A seguito della riforma del diritto fallimentare, il potere “officioso” di dar corso all'istanza di fallimento è affidato al PM, che si deve attivare su segnalazione qualificata proveniente dal giudice civile. Superando un precedente orientamento contrario, la Corte di Cassazione ha affermato, con la sentenza n. 9781 del 14 giugno (cui ha fatto seguito la n. 9857 del 15 giugno) che la segnalazione può pervenire anche dal tribunale fallimentare.

A seguito della riforma del diritto fallimentare, il potere “officioso” di dar corso all'istanza di fallimento è affidato al PM, che si deve attivare su segnalazione qualificata proveniente dal giudice civile. Superando un precedente orientamento contrario, la Corte di Cassazione ha affermato, con la sentenza n. 9781 del 14 giugno 2012 (cui ha fatto seguito la n. 9857 del 15 giugno 2012) che la segnalazione può pervenire anche dal tribunale fallimentare.

Il caso. Il creditore di un imprenditore, dopo aver presentato domanda di fallimento, rinunciava all'istanza. Il tribunale fallimentare dichiarava estinta la procedura, ma trasmetteva gli atti al PM che richiedeva a sua volta il fallimento ex artt. 6 e 7 l. fall. Il Tribunale dichiarava il fallimento e il fallito proponeva prima reclamo, rigettato dalla Corte d'appello, e in seguito ricorso per cassazione.
I poteri del PM e la segnalazione dell'insolvenza. La vicenda si inserisce in un quadro normativo che ha subito rilevanti modifiche: l'art. 4 D.Lgs. n. 5/2006 ha abrogato il potere officioso del tribunale di dichiarare il fallimento, affidando al PM il ruolo di organo terzo, rispetto al collegio giudicante, legittimato a trasmettere al collegio stesso la notitia decoctionis, pervenutagli dalla segnalazione del giudice civile. L'art. 7, comma 2, l. fall., infatti, va letto nel senso che quando un giudice civile rilevi l'insolvenza di un soggetto nel corso di un procedimento civile, deve farne segnalazione al PM, il quale può attivarsi, presentando la richiesta di fallimento.
La terzietà del giudice fallimentare non è in discussione. Le sentenze in commento, discostandosi da un precedente giurisprudenziale contrario (Cass. 4632/2009), ritengono che per “giudice civile” debba intendersi anche il tribunale fallimentare: ciò non contrasta con i principi costituzionali del giusto processo e della terzietà e imparzialità dell'organo giudicante, ex art. 111, comma 2, Cost., atteso che la trasmissione al PM della notitia decoctionis è un atto neutro, non avente carattere decisorio e quindi non incide sui diritti delle parti.

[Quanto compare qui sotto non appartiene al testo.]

==> inputs of zinc <==
## fir_filter
module fir_filter
#(
    parameter NUM_ELEMENTS = 7
)
(
    input clk,
    input rst,
    input [ 7 : 0 ] weight_data,
    input [ 2 : 0 ] weight_idx,
    input weight_valid,
    output weight_ready,
    input [ 7 : 0 ] input_data,
    input input_valid,
    output input_ready,
    output [ 15 : 0 ] output_data,
    input output_ready,
    output output_valid
);
Settings: LEC_CHECK=0, CAP_MARGIN=20, CORE_ASPECT_RATIO=1.43, CORE_MARGIN=2, CORE_UTILIZATION=57, CTS_CLUSTER_DIAMETER=261, CTS_CLUSTER_SIZE=88, GPL_TIMING_DRIVEN=1, HOLD_SLACK_MARGIN=-0.02, MIN_ROUTING_LAYER=met1, PLACE_DENSITY_LB_ADDON=0.25, SLEW_MARGIN=20; clock period 13.8 ns.
run.sh (not shown) runs the stock make flow with config.mk's settings and CLKGATE_MAP_FILE=.
==> cedar (differences from zinc) <==
Settings changed: CORE_ASPECT_RATIO 1.43 to default, CORE_UTILIZATION 57 to 72, CTS_CLUSTER_DIAMETER 261 to 40, CTS_CLUSTER_SIZE 88 to default, GPL_TIMING_DRIVEN 1 to default, HOLD_SLACK_MARGIN -0.02 to default, MAX_ROUTING_LAYER from default to met4, MIN_ROUTING_LAYER met1 to default, PLACE_DENSITY_LB_ADDON 0.25 to default, SETUP_SLACK_MARGIN from default to -0.49.
==> flow/constraint.sdc (replaced) <==
create_clock -name core_clock -period 8.1 [get_ports {clk}]
set_input_delay 1.6200 -clock core_clock [delete_from_list [all_inputs] [get_ports {clk}]]
set_output_delay 1.6200 -clock core_clock [all_outputs]
set_load 0.01 [all_outputs]
==> sierra (differences from zinc) <==
Settings changed: ABC_AREA from default to 1, CORE_ASPECT_RATIO 1.43 to default, CORE_UTILIZATION 57 to 72, CTS_CLUSTER_DIAMETER 261 to 400, CTS_CLUSTER_SIZE 88 to 100, GPL_TIMING_DRIVEN 1 to default, HOLD_SLACK_MARGIN -0.02 to default, MIN_ROUTING_LAYER met1 to default, PLACE_DENSITY_LB_ADDON 0.25 to default.
==> flow/constraint.sdc (replaced) <==
create_clock -name core_clock -period 7.34 [get_ports {clk}]
set_input_delay 1.4680 -clock core_clock [delete_from_list [all_inputs] [get_ports {clk}]]
set_output_delay 1.4680 -clock core_clock [all_outputs]
set_load 0.01 [all_outputs]
==> onyx (differences from zinc) <==
Settings changed: CORE_ASPECT_RATIO 1.43 to default, CORE_UTILIZATION 57 to 68, CTS_CLUSTER_DIAMETER 261 to default, CTS_CLUSTER_SIZE 88 to default, GPL_TIMING_DRIVEN 1 to default, HOLD_SLACK_MARGIN -0.02 to -0.09, MIN_ROUTING_LAYER met1 to default, PLACE_DENSITY_LB_ADDON 0.25 to default, SETUP_SLACK_MARGIN from default to -0.55, TNS_END_PERCENT from default to 5.
==> flow/constraint.sdc (replaced) <==
create_clock -name core_clock -period 8.32 [get_ports {clk}]
set_input_delay 1.6640 -clock core_clock [delete_from_list [all_inputs] [get_ports {clk}]]
set_output_delay 1.6640 -clock core_clock [all_outputs]
set_load 0.01 [all_outputs]
==> results <==
| item | onyx | sierra | zinc | cedar |
|---|---|---|---|---|
| Count of different cell masters after synthesis | 32 | 35 | 32 | 32 |
| Site Rows | 60 | 60 | 79 | 58 |
| Global-route wire length before repair | 74400 um | 83300 um | 71500 um | 75800 um |
| Detailed-route wire length on metal 1 | 18900 um | 19500 um | 16000 um | 19000 um |
| Largest net degree at the start of global routing | 71 | 59 | 72 | 53 |
| Number of iterations in the first detailed-routing pass | 6 | 5 | 5 | 5 |
| Clock group total power | 453 uW | 523 uW | 291 uW | 474 uW |
| Die W | 170 um | 170 um | 155 um | 165 um |
| Final RePlAce weighted congestion | 0.915 | 0.913 | 0.895 | 0.933 |
| Met3 usage | 5.02% | 6.42% | 2.68% | 6.39% |
| Arrival time at the worst endpoint | 7.61 ns | 7.20 ns | 8.59 ns | 7.80 ns |
| Instance area after placement | 0.0208 sq mm | 0.0218 sq mm | 0.0195 sq mm | 0.0207 sq mm |
| Outcome | finished with violations | finished with violations | finished clean | finished with violations |
| Layout check failures | negative setup slack | negative setup slack | - | negative setup slack |
| Seq pwr | 631 uW | 732 uW | 397 uW | 651 uW |
| GRT met2 Usage | 56.0% | 62.6% | 53.0% | 60.0% |
| CP endpoint | output_data[15] | output_data[15] | output_data[15] | output_data[14] |
| Number of instances in the placed design | 2411 | 2880 | 2296 | 2389 |
| Area of the multi-input gates | 0.0141 sq mm | 0.0138 sq mm | 0.0140 sq mm | 0.0143 sq mm |
| Area share of and-or/or-and cells after synthesis | 1.04% | 1.24% | 1.04% | 1.04% |
| Slack of the critical path | -0.951 ns | -1.33 ns | 2.45 ns | -1.32 ns |
| Cycle use final | 111% | 118% | 82.2% | 116% |
| Number of global-route vias before repair | 14.1k | 16.5k | 14.0k | 14.5k |
| Leakage power | 11.1 nW | 13.9 nW | 10.1 nW | 11.2 nW |
| Height of the die | 170 um | 170 um | 221 um | 165 um |
| Proportion of power drawn by flip-flops and latches | 21.2% | 16.0% | 23.7% | 19.3% |
| Yosys stat area | 0.0187 sq mm | 0.0198 sq mm | 0.0187 sq mm | 0.0187 sq mm |
| Logic depth of the worst path, buffers included | 21 | 25 | 24 | 24 |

La segnalazione dell'insolvenza al PM non pregiudica la valutazione decisoria del tribunale: i giudici fallimentari, all'esito dell'istruttoria, possono rigettare l'istanza di fallimento proposta dal PM.
La questione di legittimità costituzionale del nuovo art. 6. Si segnala però che, nel frattempo, il Tribunale di Milano, con ordinanza 24.5.2012, ha rimesso alla Corte Costituzionale la questione di legittimità costituzionale - in relazione all'art. 77 della Costituzione e al tenore letterale logico della legge delega (art. 1, commi 5 e 6, l. n. 80/2005) - dell'art. 4 D.Lgs. n. 5/2006, nella parte in cui tale norma ha modificato l'art. 6 R.D. 16 marzo 1942 n. 267 eliminando il potere del Tribunale di dichiarare d'ufficio il fallimento.